Giovanni Montalto - San Mauro Torinese (TO)
Proprio perché il lavoro è un diritto, non ci si deve trovare
nella condizione di avere due figli grandi ancora senza lavoro e non per colpa
loro.
Cristina Montanari - Brescia
Abbiamo la Costituzione migliore del mondo: difendiamola! Adotto
questo articolo perché il primo passo verso la libertà per ogni uomo è un
lavoro riconosciuto, protetto, retribuito. Penso quindi al caso FIAT e ai
lavoratori che a migliaia rischiano di perdere il lavoro.
Leonello Bosco - Montebelluna (TV)
Un minimo di rispetto.....
Edoardo Marietti -
Cassina de' Pecchi (MI)
Adotto l’articolo 4:
il lavoro è l'unico modo per riscattare la dignità dell'uomo!
Tutti abbiamo il
diritto di lavorare e la Repubblica promuove le condizioni che rendano
effettivo questo diritto.
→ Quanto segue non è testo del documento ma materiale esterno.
## src/rtl/serial_add32_ctrl.sv

```systemverilog
// serial_add32_ctrl: 32-bit add/subtract computed one byte per clock
// through a single shared 8-bit ripple-carry slice.

module serial_add32_slice (
    input  logic       cin,
    input  logic [7:0] a8,
    input  logic [7:0] b8,
    output logic [7:0] s8,
    output logic       cout,
    output logic       overflow
);
    logic [8:0] w_c;

    // NOTE: every bit of s8 and w_c is assigned on every pass, so no latch is inferred.
    always_comb begin
        w_c[0] = cin;
        s8     = 8'h00;
        for (int i = 0; i < 8; i++) begin
            s8[i]    = a8[i] ^ b8[i] ^ w_c[i];
            w_c[i+1] = (a8[i] & b8[i]) | (w_c[i] & (a8[i] ^ b8[i]));
        end
    end

    assign cout     = w_c[8];
    assign overflow = w_c[8] ^ w_c[7];
endmodule

module serial_add32_ctrl (
    input  logic        clk,
    input  logic        rst,
    input  logic        start,
    input  logic        sub,
    input  logic [31:0] a,
    input  logic [31:0] b,
    output logic        busy,
    output logic        done,
    output logic [31:0] s,
    output logic        cout,
    output logic        overflow,
    output logic        zero
);
    localparam logic [1:0] ST_IDLE = 2'd0;
    localparam logic [1:0] ST_RUN  = 2'd1;
    localparam logic [1:0] ST_DONE = 2'd2;

    logic [1:0]  r_state;
    logic [1:0]  r_idx;
    logic        r_carry;
    logic        r_sub;
    logic [31:0] r_a;
    logic [31:0] r_b;
    logic [31:0] r_s;
    logic        r_cout;
    logic        r_ovf;
    logic        r_zero;

    logic [7:0]  w_a8;
    logic [7:0]  w_b8;
    logic [7:0]  w_s8;
    logic        w_cout;
    logic        w_ovf;
    logic [31:0] w_s_full;

    // Subtraction is a + ~b + 1: the byte of b is inverted and the carry seeded with sub.
    always_comb begin
        w_a8     = r_a[8*r_idx +: 8];
        w_b8     = r_b[8*r_idx +: 8] ^ {8{r_sub}};
        w_s_full = {w_s8, r_s[23:0]};
    end

    serial_add32_slice u_slice (
        .cin      (r_carry),
        .a8       (w_a8),
        .b8       (w_b8),
        .s8       (w_s8),
        .cout     (w_cout),
        .overflow (w_ovf)
    );

    // NOTE: sequential state uses non-blocking assignments so every register samples pre-edge values.
    always_ff @(posedge clk) begin
        if (rst) begin
            r_state <= ST_IDLE;
            r_idx   <= 2'd0;
            r_carry <= 1'b0;
            r_sub   <= 1'b0;
            r_a     <= 32'h0;
            r_b     <= 32'h0;
            r_s     <= 32'h0;
            r_cout  <= 1'b0;
            r_ovf   <= 1'b0;
            r_zero  <= 1'b0;
        end else begin
            case (r_state)
                ST_IDLE: begin
                    if (start) begin
                        r_a     <= a;
                        r_b     <= b;
                        r_sub   <= sub;
                        r_idx   <= 2'd0;
                        r_carry <= sub;
                        r_state <= ST_RUN;
                    end
                end
                ST_RUN: begin
                    r_s[8*r_idx +: 8] <= w_s8;
                    r_carry           <= w_cout;
                    r_idx             <= r_idx + 2'd1;
                    if (r_idx == 2'd3) begin
                        r_cout  <= w_cout;
                        r_ovf   <= w_ovf;
                        r_zero  <= (w_s_full == 32'h0);
                        r_state <= ST_DONE;
                    end
                end
                ST_DONE: r_state <= ST_IDLE;
                default: r_state <= ST_IDLE;
            endcase
        end
    end

    assign busy     = (r_state == ST_RUN);
    assign done     = (r_state == ST_DONE);
    assign s        = r_s;
    assign cout     = r_cout;
    assign overflow = r_ovf;
    assign zero     = r_zero;
endmodule
```

## config.mk

```make
export PLATFORM = sky130hd
export DESIGN_NAME = serial_add32_ctrl
export DESIGN_NICKNAME = d
export VERILOG_FILES = /design/src/rtl/serial_add32_ctrl.sv
export SDC_FILE = /design/constraint.sdc
export NUM_CORES = 1
export LEC_CHECK = 0
export CORE_ASPECT_RATIO = 1.25
export CORE_UTILIZATION = 45
export DETAILED_ROUTE_END_ITERATION = 7
export PLACE_DENSITY = 0.75
export SLEW_MARGIN = 10
export SYNTH_ARGS = -nofsm -noshare
export SYNTH_HDL_FRONTEND = slang
export SYNTH_SLANG_ARGS = --single-unit
```

## constraint.sdc

```tcl
create_clock -name clk -period 5.2 [get_ports clk]
set_input_delay 1.04 -clock clk [delete_from_list [all_inputs] [get_ports clk]]
set_output_delay 1.04 -clock clk [all_outputs]
set_load 0.02 [all_outputs]
```

==> impl_metrics.toml <==
[timing]
fin_hold_ws_ps = 454
drv_slew = 0
setup_viol_count_final = 0
setup-tns-final_ps = 0
max_freq_mhz = 202
period_share_pct = 95.2
slew_headroom_pct = 22.6
worst_pin_slew_ps = 1160
min_period_ps = 4950
rsz0062_at_grt = "no"
final_hold_viol_count = 0
fin_skew_ps = 7.06

[synth]
synthesis.nets = 611
synth_warnings = 0
yosysMostFrequentCell = "nand2_1"
ys_types = 31
synth_enable_flop_cells = 0
ys_ff_latch = 105
synth_common_cells = "165 x nand2_1, 105 x dfxtp_1, 101 x a21oi_1"
syn-cell-area_um2 = 4680
ys_top_cells_by_area = "dfxtp_1 45%, nand2_1 13%, a21oi_1 11%, mux4_1 9.0%, fa_1 3.4%"
synth_ff_type = "dfxtp_1"
syn_inst = 529
yosys.area.top_type = "dfxtp_1"
post_synth.cell_area_avg_um2 = 8.84
synth-async-reset-ratio_pct = 0
ys_seq_area_share_pct = 44.9
synth_top_area_share_pct = 44.9

[global_route]
antenna_found_initial = 0
grt.overflow.total = 0
use_met3_pct = 3.74
met2_usage_pct = 38.3
grt_first_pass_wirelength_um = 17900
grt_use_total_pct = 21.5
grt_max_degree = 70
grt_busiest_layer = "met2"
grt_util_met1_pct = 25.8
grt_pass1_vias = 3790

[power]
total_leakage_power_nw = 2.21
p_per_area_nw_per_um2 = 296
finalPower_w = 0.00178
peakVddDrop_uv = 230

[routing]
wl_per_cell_um = 14.8
firstDrtPassIters = 5
postRouteAntennaNets = 0
drt-initial-drc-count = 230
wl_um = 11100
viasPerCell = 5.36
vias = 4006
drc = 0

[clocking]
cts.root.buffer_cell = "clkbuf_16"
cts_buffer_depth = 2
cts_made_buffers = 9
ctsHoldBuffers = 0
post_cts_buffers = 0
cts_num_sinks = 105
clkTransAtPathRegs_ps = 70
insertion_delay_ps = 340
cts_resized = 0
ctsHtreeMaxLevel = 3
cts_tree = "built"

[final_layout]
area_growth_syn_to_layout_pct = 28.8
antenna_cells_inserted = 0
layout-drive-gt1-share_pct = 4.85
nNetsFinal = 695
final_cell_area_um2 = 6020

[die]
row_count = 41
dieHeight_um = 116
initial_core_util_pct = 46.3
die_area_um2 = 10800
pin_count = 105
core_region_area_um2 = 10100
die_width_um = 93.2

[critical_path]
worst-path-buf-inv = 4
slowest_stage = "mux4_1"
rrSetupSlack_ps = 250
worstSetupEndpointType = "flip-flop"
path_cells = "buf_4 > mux4_1 > fa_1 > fa_1 > fa_1 > fa_1 > inv_1 > fa_1 > fa_1 > inv_1 > fa_1 > inv_1 > fa_1 > and4b_1 > nand4_1 > o41ai_1"
cpMostUsedCell = "fa_1"
arrival_ps = 5130
worst_ep_required_time_ps = 5380
crit_family = "adder cells"
crit_path_start_kind = "flip-flop"
critPathMaxStageDelay_ps = 610
crit_type = "reg2reg"
cp_max_fo = 9

[status]
status = "completed"

[place]
io_buffers = 104
dp_hpwl_um = 8230
place.gp.congestion = 0.800
placed_cell_area_um2 = 5750

[hold_path]
hold_path.class = "reg2reg"

[job]
cap_violations = 0
[layout by cell type (no fill, tap or decap), types with 4 or more instances in the layout]
master,instances
nand2_1,165
fa_1,8
mux4_1,16
nand3b_1,18
and3b_1,5
buf_4,8
ha_1,6
inv_1,9
clkbuf_16,9
dfxtp_1,105
a21oi_1,101
xor2_1,5
nor4_1,7
nand3_1,24
xnor2_1,4
clkdlybuf4s50_1,103
[worst reg2reg max path: stages, from the launching register on]
cell     delay [ps]
dfxtp_1         370
buf_4           200
mux4_1          610
fa_1            440
fa_1            400
fa_1            460
fa_1            440
inv_1            90
fa_1            200
fa_1            180
inv_1            50
fa_1            390
inv_1            90
fa_1            480
and4b_1         220
nand4_1          90
o41ai_1          80
[flip-flops by register name, indices dropped and copies added, names as in the netlist]
signal	cells
r_a	32
overflow	1
r_idx	2
r_carry	1
cout	1
zero	1
r_b	32
s	32
r_sub	1
r_state	2
[worst paths after layout]
kind | startpoint | to | depth (start not counted)
worst min register to register | r_b[10] | r_b[10] | 2
worst min-delay path | r_b[10] | r_b[10] | 2
worst max register to register | r_idx[0] | zero | 16
worst max-delay path | r_idx[0] | zero | 16
[metrics by stage]
stage	setup WS (ps)	cells	utilization (%)
6_report	250	747	59.6
5_1_grt	14.0	747	59.6
4_1_cts	221	747	59.6
3_5_place_dp	209	731	56.9
3_3_place_gp	354	731	56.9
2_1_floorplan	358	529	-
[report_power, final]
group | switching, W | internal, W | total (W)
Combinational | 0.000155 | 0.000140 | 0.000295
Clock | 0.000296 | 0.000328 | 0.000624
Sequential | 0.0000226 | 0.000841 | 0.000864
Total | 0.000473 | 0.00131 | 0.00178
[layout make-up]
| cell class | count | area (µm²) |
|---|---|---|
| fill | 915 | 4080 |
| multi-input combinational | 376 | 2350 |
| sequential | 105 | 2100 |
| timing repair buffer | 112 | 1100 |
| clock buffer | 9 | 225 |
| tap | 129 | 161 |
| clock inverter | 7 | 51.3 |
| inverter | 9 | 33.8 |
[per-layer routing]
metal	vias up	part of all wire (%)
li1	1975	-
met4	0	2.0
met2	169	51
met5	-	0
met1	1845	41
met3	17	5.6
[kinds of logic after synthesis]
kind of cell / after synthesis / synth area share (%)
simple gates: 232 / 23.0
flops: 105 / 44.9
mux: 16 / 8.99
buf+inv: 48 / 4.89
compound gates: 105 / 11.5
fa+ha+maj: 14 / 5.03
xor+xnor: 9 / 1.68
Note: power is estimated with default switching activity, not from simulation.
Tutti abbiamo peraltro il DOVERE di svolgere, secondo
le nostre capacità, forze e attitudini, una funzione o una attività che
concorra al progresso materiale o spirituale della Società. Abbiamo il diritto
di non essere ostacolati nel lavoro, ma abbiamo poi il dovere di svolgerlo,
questo lavoro. Come possiamo, ma dobbiamo farlo.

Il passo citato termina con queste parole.